## TASK PROMPT
Keeping every character as it is, transcribe the entries below.

## Collected data entries
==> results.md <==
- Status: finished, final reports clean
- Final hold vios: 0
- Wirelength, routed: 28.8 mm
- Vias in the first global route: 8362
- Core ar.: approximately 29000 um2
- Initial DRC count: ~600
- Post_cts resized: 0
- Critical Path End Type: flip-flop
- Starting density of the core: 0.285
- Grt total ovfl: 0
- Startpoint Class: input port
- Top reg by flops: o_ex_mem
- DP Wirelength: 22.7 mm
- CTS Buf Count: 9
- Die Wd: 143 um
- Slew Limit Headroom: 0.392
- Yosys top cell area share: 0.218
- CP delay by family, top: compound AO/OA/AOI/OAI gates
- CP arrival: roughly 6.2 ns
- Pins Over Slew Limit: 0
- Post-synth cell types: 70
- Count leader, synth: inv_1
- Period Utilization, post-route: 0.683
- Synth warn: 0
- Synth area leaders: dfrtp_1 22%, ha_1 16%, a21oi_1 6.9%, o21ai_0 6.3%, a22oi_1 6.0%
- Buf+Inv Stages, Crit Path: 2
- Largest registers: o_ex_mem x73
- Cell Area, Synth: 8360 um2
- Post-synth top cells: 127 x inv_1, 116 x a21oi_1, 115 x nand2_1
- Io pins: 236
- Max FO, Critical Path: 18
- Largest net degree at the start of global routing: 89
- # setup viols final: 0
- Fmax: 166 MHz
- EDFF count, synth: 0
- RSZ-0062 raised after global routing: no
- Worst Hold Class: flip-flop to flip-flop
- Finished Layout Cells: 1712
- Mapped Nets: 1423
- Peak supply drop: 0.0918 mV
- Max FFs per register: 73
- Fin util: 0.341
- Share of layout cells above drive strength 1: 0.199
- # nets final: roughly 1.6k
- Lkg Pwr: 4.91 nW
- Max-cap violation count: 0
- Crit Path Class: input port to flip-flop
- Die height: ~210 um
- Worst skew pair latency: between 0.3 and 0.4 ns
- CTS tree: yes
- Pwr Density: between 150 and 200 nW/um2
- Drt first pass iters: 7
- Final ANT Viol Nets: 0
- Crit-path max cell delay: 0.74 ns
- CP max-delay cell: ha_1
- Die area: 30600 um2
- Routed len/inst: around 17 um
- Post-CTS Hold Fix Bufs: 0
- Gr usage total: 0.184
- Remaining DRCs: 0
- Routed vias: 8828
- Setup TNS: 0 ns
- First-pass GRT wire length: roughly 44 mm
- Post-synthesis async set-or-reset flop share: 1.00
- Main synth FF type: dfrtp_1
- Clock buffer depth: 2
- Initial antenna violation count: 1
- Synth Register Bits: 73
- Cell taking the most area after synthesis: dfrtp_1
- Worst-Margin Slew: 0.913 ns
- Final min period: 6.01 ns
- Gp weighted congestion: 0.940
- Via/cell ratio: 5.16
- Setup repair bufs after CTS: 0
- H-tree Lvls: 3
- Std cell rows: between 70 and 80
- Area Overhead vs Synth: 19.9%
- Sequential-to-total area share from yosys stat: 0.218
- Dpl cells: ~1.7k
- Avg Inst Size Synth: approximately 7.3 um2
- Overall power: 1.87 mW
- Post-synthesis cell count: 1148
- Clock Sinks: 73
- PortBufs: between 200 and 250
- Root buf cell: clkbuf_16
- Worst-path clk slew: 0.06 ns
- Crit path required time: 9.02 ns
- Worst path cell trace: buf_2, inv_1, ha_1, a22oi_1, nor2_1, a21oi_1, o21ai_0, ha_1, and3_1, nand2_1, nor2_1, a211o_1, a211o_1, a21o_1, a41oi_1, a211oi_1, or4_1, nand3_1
File: config.mk
export PLATFORM = sky130hd
export DESIGN_NAME = fetch_stage
export DESIGN_NICKNAME = d
export VERILOG_FILES = /design/src/verilog/cpu_pkg.sv /design/src/verilog/fetch_stage.sv
export SDC_FILE = /design/constraint.sdc
export NUM_CORES = 1
export LEC_CHECK = 0
export ABC_CLOCK_PERIOD_IN_PS = 4600
export BUFFER_PORTS_ARGS = -buffer_cell sky130_fd_sc_hd__buf_4
export CAP_MARGIN = 20
export CORE_ASPECT_RATIO = 0.8
export CORE_MARGIN = 4
export CORE_UTILIZATION = 53
export CTS_CLUSTER_DIAMETER = 60
export CTS_CLUSTER_SIZE = 40
export DETAILED_ROUTE_END_ITERATION = 8
export PLACE_DENSITY = 0.89
export RECOVER_POWER = 25
export SLEW_MARGIN = 20
export SYNTH_ARGS = -nofsm -noshare
export SYNTH_HDL_FRONTEND = slang
export SYNTH_SLANG_ARGS = --single-unit
File: constraint.sdc
create_clock -name d_clk -period 4.6 [get_ports d_clk]
set_input_delay 0.69 -clock d_clk [delete_from_list [all_inputs] [get_ports d_clk]]
set_output_delay 0.69 -clock d_clk [all_outputs]
set_load 0.01 [all_outputs]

## ANSWER BOX
==> results.md <==
- Status: finished, final reports clean
- Final hold vios: 0
- Wirelength, routed: 28.8 mm
- Vias in the first global route: 8362
- Core ar.: approximately 29000 um2
- Initial DRC count: ~600
- Post_cts resized: 0
- Critical Path End Type: flip-flop
- Starting density of the core: 0.285
- Grt total ovfl: 0
- Startpoint Class: input port
- Top reg by flops: o_ex_mem
- DP Wirelength: 22.7 mm
- CTS Buf Count: 9
- Die Wd: 143 um
- Slew Limit Headroom: 0.392
- Yosys top cell area share: 0.218
- CP delay by family, top: compound AO/OA/AOI/OAI gates
- CP arrival: roughly 6.2 ns
- Pins Over Slew Limit: 0
- Post-synth cell types: 70
- Count leader, synth: inv_1
- Period Utilization, post-route: 0.683
- Synth warn: 0
- Synth area leaders: dfrtp_1 22%, ha_1 16%, a21oi_1 6.9%, o21ai_0 6.3%, a22oi_1 6.0%
- Buf+Inv Stages, Crit Path: 2
- Largest registers: o_ex_mem x73
- Cell Area, Synth: 8360 um2
- Post-synth top cells: 127 x inv_1, 116 x a21oi_1, 115 x nand2_1
- Io pins: 236
- Max FO, Critical Path: 18
- Largest net degree at the start of global routing: 89
- # setup viols final: 0
- Fmax: 166 MHz
- EDFF count, synth: 0
- RSZ-0062 raised after global routing: no
- Worst Hold Class: flip-flop to flip-flop
- Finished Layout Cells: 1712
- Mapped Nets: 1423
- Peak supply drop: 0.0918 mV
- Max FFs per register: 73
- Fin util: 0.341
- Share of layout cells above drive strength 1: 0.199
- # nets final: roughly 1.6k
- Lkg Pwr: 4.91 nW
- Max-cap violation count: 0
- Crit Path Class: input port to flip-flop
- Die height: ~210 um
- Worst skew pair latency: between 0.3 and 0.4 ns
- CTS tree: yes
- Pwr Density: between 150 and 200 nW/um2
- Drt first pass iters: 7
- Final ANT Viol Nets: 0
- Crit-path max cell delay: 0.74 ns
- CP max-delay cell: ha_1
- Die area: 30600 um2
- Routed len/inst: around 17 um
- Post-CTS Hold Fix Bufs: 0
- Gr usage total: 0.184
- Remaining DRCs: 0
- Routed vias: 8828
- Setup TNS: 0 ns
- First-pass GRT wire length: roughly 44 mm
- Post-synthesis async set-or-reset flop share: 1.00
- Main synth FF type: dfrtp_1
- Clock buffer depth: 2
- Initial antenna violation count: 1
- Synth Register Bits: 73
- Cell taking the most area after synthesis: dfrtp_1
- Worst-Margin Slew: 0.913 ns
- Final min period: 6.01 ns
- Gp weighted congestion: 0.940
- Via/cell ratio: 5.16
- Setup repair bufs after CTS: 0
- H-tree Lvls: 3
- Std cell rows: between 70 and 80
- Area Overhead vs Synth: 19.9%
- Sequential-to-total area share from yosys stat: 0.218
- Dpl cells: ~1.7k
- Avg Inst Size Synth: approximately 7.3 um2
- Overall power: 1.87 mW
- Post-synthesis cell count: 1148
- Clock Sinks: 73
- PortBufs: between 200 and 250
- Root buf cell: clkbuf_16
- Worst-path clk slew: 0.06 ns
- Crit path required time: 9.02 ns
- Worst path cell trace: buf_2, inv_1, ha_1, a22oi_1, nor2_1, a21oi_1, o21ai_0, ha_1, and3_1, nand2_1, nor2_1, a211o_1, a211o_1, a21o_1, a41oi_1, a211oi_1, or4_1, nand3_1
File: config.mk
export PLATFORM = sky130hd
export DESIGN_NAME = fetch_stage
export DESIGN_NICKNAME = d
export VERILOG_FILES = /design/src/verilog/cpu_pkg.sv /design/src/verilog/fetch_stage.sv
export SDC_FILE = /design/constraint.sdc
export NUM_CORES = 1
export LEC_CHECK = 0
export ABC_CLOCK_PERIOD_IN_PS = 4600
export BUFFER_PORTS_ARGS = -buffer_cell sky130_fd_sc_hd__buf_4
export CAP_MARGIN = 20
export CORE_ASPECT_RATIO = 0.8
export CORE_MARGIN = 4
export CORE_UTILIZATION = 53
export CTS_CLUSTER_DIAMETER = 60
export CTS_CLUSTER_SIZE = 40
export DETAILED_ROUTE_END_ITERATION = 8
export PLACE_DENSITY = 0.89
export RECOVER_POWER = 25
export SLEW_MARGIN = 20
export SYNTH_ARGS = -nofsm -noshare
export SYNTH_HDL_FRONTEND = slang
export SYNTH_SLANG_ARGS = --single-unit
File: constraint.sdc
create_clock -name d_clk -period 4.6 [get_ports d_clk]
set_input_delay 0.69 -clock d_clk [delete_from_list [all_inputs] [get_ports d_clk]]
set_output_delay 0.69 -clock d_clk [all_outputs]
set_load 0.01 [all_outputs]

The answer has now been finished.